879
Enhancing  the Photovoltaic Performance of Dye-Sensitized Solar Cells with Rare-Earth Metal Oxide Nanoparticles

Wednesday, 4 October 2017: 12:00
National Harbor 9 (Gaylord National Resort and Convention Center)
F. P. Zamborini, B. W. Alphenaar, and P. L. Kharel (University of Louisville)
Dye-sensitized solar cells consist of a photoanode of a mesoporous film of titania sensitized with dye sandwiched with a counter electrode, which is usually a platinum-coated transparent conducting oxide, and a redox couple injected between the photoanode and counter electrode. Doping titania with rare-earth metals has been an interesting approach to improve the conversion efficiency of dye sensitized solar cells. Rare-earth metals have been doped into titania paste to show an improvement in the photovoltaic performance of dye-sensitized solar cells, however, most of the reported cells are not efficient enough to conclude whether the enhancement is due to doping or it is because of the cell quality.

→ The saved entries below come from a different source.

This is an optimization exercise on Yosys and OpenROAD, whose aim is small area, a short achievable clock period and few clock cycles, not a production implementation.
Where RTL was checked, it was by simulation tests only, not by an equivalence proof against the original.

==> flow/design.v <==
package udpb_pkg;
  localparam logic [15:0] IP_VER_TOS = 16'h4500;
  localparam logic [15:0] IP_FLAGS   = 16'h4000;
  localparam logic [7:0]  PROTO_UDP  = 8'd17;
  localparam logic [15:0] LEN_BASE = 16'd28;
  localparam logic [15:0] SUM_BASE = 16'hFFE8;
  localparam logic [31:0] RST_SOURCE_ADDRESS      = 32'h0606_0600;
  localparam logic [31:0] RST_DESTINATION_ADDRESS = 32'h0;
  localparam logic [15:0] RST_SOURCE_PORT         = 16'd6666;
  localparam logic [15:0] RST_DESTINATION_PORT    = 16'd0;
  localparam logic [7:0]  RST_TIME_TO_LIVE        = 8'd50;
  function automatic logic [15:0] add16(input logic [15:0] a, input logic [15:0] b,
                                        input logic cin);
    logic [15:0] g;
    logic [15:0] p;
    logic [15:0] gg;
    logic [15:0] pp;
    logic [15:0] c;
    g  = a & b;
    p  = a ^ b;
    gg = g;
    pp = p;
    for (int l = 0; l < 4; l++) begin
      for (int i = 0; i < 16; i++) begin
        if (((i >> l) & 1) == 1) begin
          gg[i] = gg[i] | (pp[i] & gg[((i >> l) << l) - 1]);
          pp[i] = pp[i] & pp[((i >> l) << l) - 1];
        end
      end
    end
    c[0] = cin;
    for (int i = 1; i < 16; i++) c[i] = gg[i-1] | (pp[i-1] & cin);
    add16 = p ^ c;
  endfunction
  function automatic logic [15:0] oc_add(input logic [15:0] a, input logic [15:0] b);
    logic [15:0] g;
    logic [15:0] p;
    logic [15:0] gg;
    logic [15:0] pp;
    logic [15:0] c;
    g  = a & b;
    p  = a ^ b;
    gg = g;
    pp = p;
    for (int l = 0; l < 4; l++) begin
      for (int i = 0; i < 16; i++) begin
        if (((i >> l) & 1) == 1) begin
          gg[i] = gg[i] | (pp[i] & gg[((i >> l) << l) - 1]);
          pp[i] = pp[i] & pp[((i >> l) << l) - 1];
        end
      end
    end
    c[0] = gg[15];
    for (int i = 1; i < 16; i++) c[i] = gg[i-1] | (pp[i-1] & gg[15]);
    oc_add = p ^ c;
  endfunction
endpackage
module udpb_front
(
  input  logic        clk,
  input  logic        rst,
  input  logic        in_v,
  input  logic [7:0]  in_b,
  input  logic        in_last,
  input  logic        take,
  output logic        go,
  output logic        hold,
  output logic [15:0] job_sum,
  output logic [15:0] job_len,
  output logic        job_ovf
);
  logic [15:0] acc;
  logic [15:0] cnt;
  logic        odd;
  logic        ovf;
  logic        fresh;   
  logic [15:0] acc_b;
  logic [15:0] cnt_b;
  logic        odd_b;
  logic        ovf_b;
  logic        cnt_sat;
  assign go    = in_v & (~hold | take);
  assign acc_b = fresh ? udpb_pkg::SUM_BASE : acc;
  assign cnt_b = fresh ? udpb_pkg::LEN_BASE : cnt;
  assign odd_b = odd;   
  assign ovf_b = ~fresh & ovf;
  assign cnt_sat = &cnt_b;
  always_ff @(posedge clk) begin
    if (go) begin
      acc <= udpb_pkg::oc_add(acc_b, odd_b ? {8'h00, in_b} : {in_b, 8'h00});
      cnt <= cnt_sat ? cnt_b : udpb_pkg::add16(cnt_b, 16'h0000, 1'b1);
      ovf <= ovf_b | cnt_sat;
    end
  end
  always_ff @(posedge clk) begin
    if (rst) begin
      fresh <= 1'b1;
      hold  <= 1'b0;
      odd   <= 1'b0;
    end else begin
      if (go) begin
        fresh <= in_last;
        odd   <= ~odd & ~in_last;
      end
      hold <= (go & in_last) | (hold & ~take);
    end
  end
  assign job_sum = acc;
  assign job_len = cnt;
  assign job_ovf = ovf;
endmodule
module udpb_back
(
  input  logic        clk,
  input  logic        rst,
  input  logic        cfg_write,
  input  logic [31:0] sa,
  input  logic [31:0] da,
  input  logic [15:0] sp,
  input  logic [15:0] dp,
  input  logic [7:0]  ttl,
  input  logic        hold,
  input  logic [15:0] job_sum,
  input  logic [15:0] job_len,
  input  logic        job_ovf,
  output logic        take,
  input  logic        pop,
  output logic        empty,
  output logic [21:0] result
);
  logic        busy;
  logic        pre;
  logic        dirty;
  logic [3:0]  k;
  logic        empty_r;
  logic [15:0] out_word;
  logic        out_lerr;
  logic        out_eoh;
  logic [15:0] blen;
  logic        bovf;
  logic [15:0] acc_ip;
  logic [15:0] acc_udp;
  logic [3:0]  nk;    
  logic        adv;
  logic        start_pre;
  logic [15:0] word;
  assign nk        = (k == 4'd13) ? 4'd0 : k + 4'd1;
  assign adv       = busy & (pre | empty_r | pop);
  assign take      = hold & ((~busy & ~dirty) | (adv & ~pre & (nk == 4'd13)));
  assign start_pre = ~busy & dirty;
  assign empty  = empty_r;
  assign result = {out_word, k, out_lerr, out_eoh};
  always_comb begin
    case (nk)
      4'd0:    word = udpb_pkg::IP_VER_TOS;
      4'd1:    word = blen;
      4'd2:    word = 16'h0000;
      4'd3:    word = udpb_pkg::IP_FLAGS;
      4'd4:    word = {ttl, udpb_pkg::PROTO_UDP};
      4'd5:    word = ~acc_ip;
      4'd6:    word = sa[31:16];
      4'd7:    word = sa[15:0];
      4'd8:    word = da[31:16];
      4'd9:    word = da[15:0];
      4'd10:   word = sp;
      4'd11:   word = dp;
      4'd12:   word = blen;   
      default: word = (&acc_udp) ? 16'hFFFF : ~acc_udp;
    endcase
  end
  always_ff @(posedge clk) begin
    if (rst) begin
      busy    <= 1'b0;
      pre     <= 1'b0;
      dirty   <= 1'b1;
      empty_r <= 1'b1;
    end else begin
      if (take) begin
        busy <= 1'b1;
      end else if (start_pre) begin
        busy <= 1'b1;
        pre  <= 1'b1;
      end else if (adv & (nk == (pre ? 4'd10 : 4'd13))) begin
        busy <= 1'b0;
        pre  <= 1'b0;
      end
      if (cfg_write) begin
        dirty <= 1'b1;
      end else if (start_pre) begin
        dirty <= 1'b0;
      end
      if (adv) begin
        empty_r <= pre;
      end else if (pop) begin
        empty_r <= 1'b1;
      end
    end
  end
  always_ff @(posedge clk) begin
    if (start_pre) begin
      k <= 4'd3;
    end else if (adv) begin
      k <= (pre & (nk == 4'd10)) ? 4'd13 : nk;
    end
    if (take) begin
      blen    <= job_len;
      bovf    <= job_ovf;
    end else if (adv & (nk == 4'd1)) begin
      blen    <= udpb_pkg::add16(blen, 16'hFFEC, 1'b0);
    end
    if (adv) begin
      out_word <= word;
      out_lerr <= bovf;
      out_eoh  <= (nk == 4'd13);
    end
    if (adv) begin
      case (nk)
        4'd1, 4'd2, 4'd3, 4'd4, 4'd7, 4'd8, 4'd9, 4'd10:
          acc_ip <= udpb_pkg::oc_add(acc_ip, out_word);
        4'd5:    acc_ip <= out_word;   
        default: ;
      endcase
    end
    if (take) begin
      acc_udp <= {job_sum[0], job_sum[15:1]};
    end else if (adv) begin
      case (nk)
        4'd2, 4'd7, 4'd8, 4'd9, 4'd10, 4'd11, 4'd12:
          acc_udp <= udpb_pkg::oc_add(acc_udp, out_word);
        4'd3:    acc_udp <= {acc_udp[14:0], acc_udp[15]};
        default: ;
      endcase
    end
  end
endmodule
module udp_ipv4_header_builder_unit
(
  input  logic                   clk,
  input  logic                   rst,
  input  logic                   push,
  output logic                   full,
  input  logic [8:0]             item,
  output logic                   empty,
  input  logic                   pop,
  output logic [21:0]            result,
  input  logic                   cfg_write,
  input  logic [2:0]             cfg_index,
  input  logic [31:0]            cfg_data
);
  logic [31:0] sa;
  logic [31:0] da;
  logic [15:0] sp;
  logic [15:0] dp;
  logic [7:0]  ttl;
  logic        full_r;
  logic        in_v;
  logic [7:0]  in_b;
  logic        in_last;
  logic        accept;
  logic        go;
  logic        hold;
  logic        take;
  logic [15:0] job_sum;
  logic [15:0] job_len;
  logic        job_ovf;
  assign full   = full_r;
  assign accept = push & ~full_r;
  logic [31:0] wd0;   
  logic [31:0] wd1;   
  logic [4:0]  wen;
  assign wd0 = rst ? 32'h0 : cfg_data;
  assign wd1 = rst ? 32'hFFFF_FFFF : cfg_data;
  assign wen[0] = rst | (cfg_write & (cfg_index == 3'd0));
  assign wen[1] = rst | (cfg_write & (cfg_index == 3'd1));
  assign wen[2] = rst | (cfg_write & (cfg_index == 3'd2));
  assign wen[3] = rst | (cfg_write & (cfg_index == 3'd3));
  assign wen[4] = rst | (cfg_write & (cfg_index == 3'd4));
  function automatic logic [31:0] pick(input logic [31:0] rv, input logic [31:0] d0,
                                       input logic [31:0] d1);
    pick = (rv & d1) | (~rv & d0);
  endfunction
  logic [31:0] sa_d;
  logic [31:0] da_d;
  logic [31:0] sp_d;
  logic [31:0] dp_d;
  logic [31:0] ttl_d;
  assign sa_d  = pick(udpb_pkg::RST_SOURCE_ADDRESS, wd0, wd1);
  assign da_d  = pick(udpb_pkg::RST_DESTINATION_ADDRESS, wd0, wd1);
  assign sp_d  = pick(32'(udpb_pkg::RST_SOURCE_PORT), wd0, wd1);
  assign dp_d  = pick(32'(udpb_pkg::RST_DESTINATION_PORT), wd0, wd1);
  assign ttl_d = pick(32'(udpb_pkg::RST_TIME_TO_LIVE), wd0, wd1);
  always_ff @(posedge clk) begin
    if (wen[0]) sa  <= sa_d;
    if (wen[1]) da  <= da_d;
    if (wen[2]) sp  <= sp_d[15:0];
    if (wen[3]) dp  <= dp_d[15:0];
    if (wen[4]) ttl <= ttl_d[7:0];
  end
  always_ff @(posedge clk) begin
    if (rst) begin
      in_v   <= 1'b0;
      full_r <= 1'b0;
    end else begin
      in_v   <= accept | (in_v & ~go);
      full_r <= (accept | (in_v & ~go)) & ((go & in_last) | (hold & ~take));
    end
    if (accept) begin
      in_b    <= item[8:1];
      in_last <= item[0];
    end
  end
  udpb_front u_front (
    .clk     (clk),
    .rst     (rst),
    .in_v    (in_v),
    .in_b    (in_b),
    .in_last (in_last),
    .take    (take),
    .go      (go),
    .hold    (hold),
    .job_sum (job_sum),
    .job_len (job_len),
    .job_ovf (job_ovf)
  );
  udpb_back u_back (
    .clk       (clk),
    .rst       (rst),
    .cfg_write (cfg_write),
    .sa        (sa),
    .da        (da),
    .sp        (sp),
    .dp        (dp),
    .ttl       (ttl),
    .hold      (hold),
    .job_sum   (job_sum),
    .job_len   (job_len),
    .job_ovf   (job_ovf),
    .take      (take),
    .pop       (pop),
    .empty     (empty),
    .result    (result)
  );
endmodule
clock: 6.0 ns
lec_check: 0
abc_clock_period_in_ps: 2200
cap_margin: 20
core_margin: 2
core_utilization: 40
setup_slack_margin: 2.9
slew_margin: 20
standard.sh (not shown) runs the stock make flow with config.mk's settings and CLKGATE_MAP_FILE= SYNTH_SCRIPT=/design/flow/synth_recipe.tcl, a recipe that flattens the netlist after the stock synthesis.
==> flow/flow/run.sh <==
#!/bin/bash
# The standard layout (the standard.sh, synthesis unchanged) with
# settings ORFS reads from the environment:
#  - every port still gets a buffer, but of the smallest plain buffer cell
#    (buf_1, which the resizer may upsize) instead of the delay-cell-sized
#    default that buffer_ports picks;
#  - clock tree synthesis with the usual clustering but without the dummy
#    loads it otherwise adds to even out the leaf buffers' loads.
set -euo pipefail
export BUFFER_PORTS_ARGS="-buffer_cell sky130_fd_sc_hd__buf_1"
export CTS_ARGS="-sink_clustering_enable -repair_clock_nets -sink_clustering_size 32 -sink_clustering_max_diameter 70 -dont_use_dummy_load"
bash standard.sh > standard.log 2>&1
Then changed:
--- a/flow/design.v
+++ b/flow/design.v
@@ -75,4 +75,5 @@
   logic        ovf;
   logic        fresh;   
+  logic        c_sat;   
   logic [15:0] acc_b;
   logic [15:0] cnt_b;
@@ -80,4 +81,5 @@
   logic        ovf_b;
   logic        cnt_sat;
+  logic [15:0] cnt_n;
   assign go    = in_v & (~hold | take);
   assign acc_b = fresh ? udpb_pkg::SUM_BASE : acc;
@@ -85,9 +87,11 @@
   assign odd_b = odd;   
   assign ovf_b = ~fresh & ovf;
-  assign cnt_sat = &cnt_b;
+  assign cnt_sat = ~fresh & c_sat;
+  assign cnt_n   = cnt_sat ? cnt_b : udpb_pkg::add16(cnt_b, 16'h0000, 1'b1);
   always_ff @(posedge clk) begin
     if (go) begin
       acc <= udpb_pkg::oc_add(acc_b, odd_b ? {8'h00, in_b} : {in_b, 8'h00});
-      cnt <= cnt_sat ? cnt_b : udpb_pkg::add16(cnt_b, 16'h0000, 1'b1);
+      cnt   <= cnt_n;
+      c_sat <= cnt_sat | (cnt_b == 16'hFFFE);
       ovf <= ovf_b | cnt_sat;
     end
Outcome:
- clock-buffer cell count drops by 3
- core utilization shrinks by 0.95 points
- synthesized cell count rose by a few percent
- final area drops slightly
- routed wire length fell by a few percent
- non-clock buffer count goes down by 21
Testbench counts after the change, summed over its fixed seeds: cycles 55,014.
No functional check of the RTL was part of the first run of this note.

port drivers added, routing unchanged:
In the flow no input, the clock included, has a driving cell. The finished layouts below were timed again as built, in two steps.
Step 1 (the two cells are an assumption about what drives the block):
set clk [get_ports {clk}]
set_driving_cell -lib_cell sky130_fd_sc_hd__clkbuf_16 $clk
set_driving_cell -lib_cell sky130_fd_sc_hd__buf_2 [delete_from_list [all_inputs] $clk]
Step 2 adds t to the input delays and takes it off the output delays; t is the mean of the earliest and latest rising clock arrival at the registers after step 1. Input paths then give back, and output paths get back, about the clock's delay inside the block.
Three values: ideal ports, drivers, drivers and shift; two values: the first two.
run	t, ns	slack for setup (ns)	clock arrival spread, ns	slew at the worst register clock pin (ns)	cell pins on the clock port's net
the first run	0.549	2.970 / 2.989 / 2.449	0.065 / 0.065	0.11 / 0.11	1
the second run	0.522	2.989 / 2.989 / 2.583	0.083 / 0.083	0.11 / 0.11	1
After both steps setup and hold are still met in every run listed. For the first run, which loses most, drivers alone change the setup slack by +0.019 ns; drivers and shift together by -0.521 ns.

We incorporated nanoparticles (<100 nm) of oxides of rare-earth metal (neodymium and erbium) in titania paste and built dye-sensitized solar cells using amphiphilic C101 dye and nitrile based iodide/triiodide redox couple, Z960 electrolyte. The doping level for optimized cells was 2.0 % for neodymium oxide and 1.0 % for erbium oxide. Our cells exhibit efficiencies more than 10 % and the best erbium oxide doped cell displayed an efficiency above 11 %. We measured the photocurrent, impedance, IPCE, dye loading, and film conductivity to investigate the enhancement of the photovoltaic performace by rare-earth metal oxides. Electrochemical impedance spectroscopy (EIS) measurements showed that doping with rare-earth metals decreased the total impedance of the cell and IPCE measurements revealed enhanced photon absorption by the dye in rare-earth metal doped cells. In the same fashion, the rare-earth metal -doped anodes showed larger dye loading compared to undoped anodes, which was maximum for 1.0 % doping of erbium oxide and 2.0 % doping of neodymium oxide. Rare earth metal oxides not only enhance dye adsorption but also facilitate electron tranport through the mesoporous layer, thereby increasing the collection efficiency of the photoexcited electrons.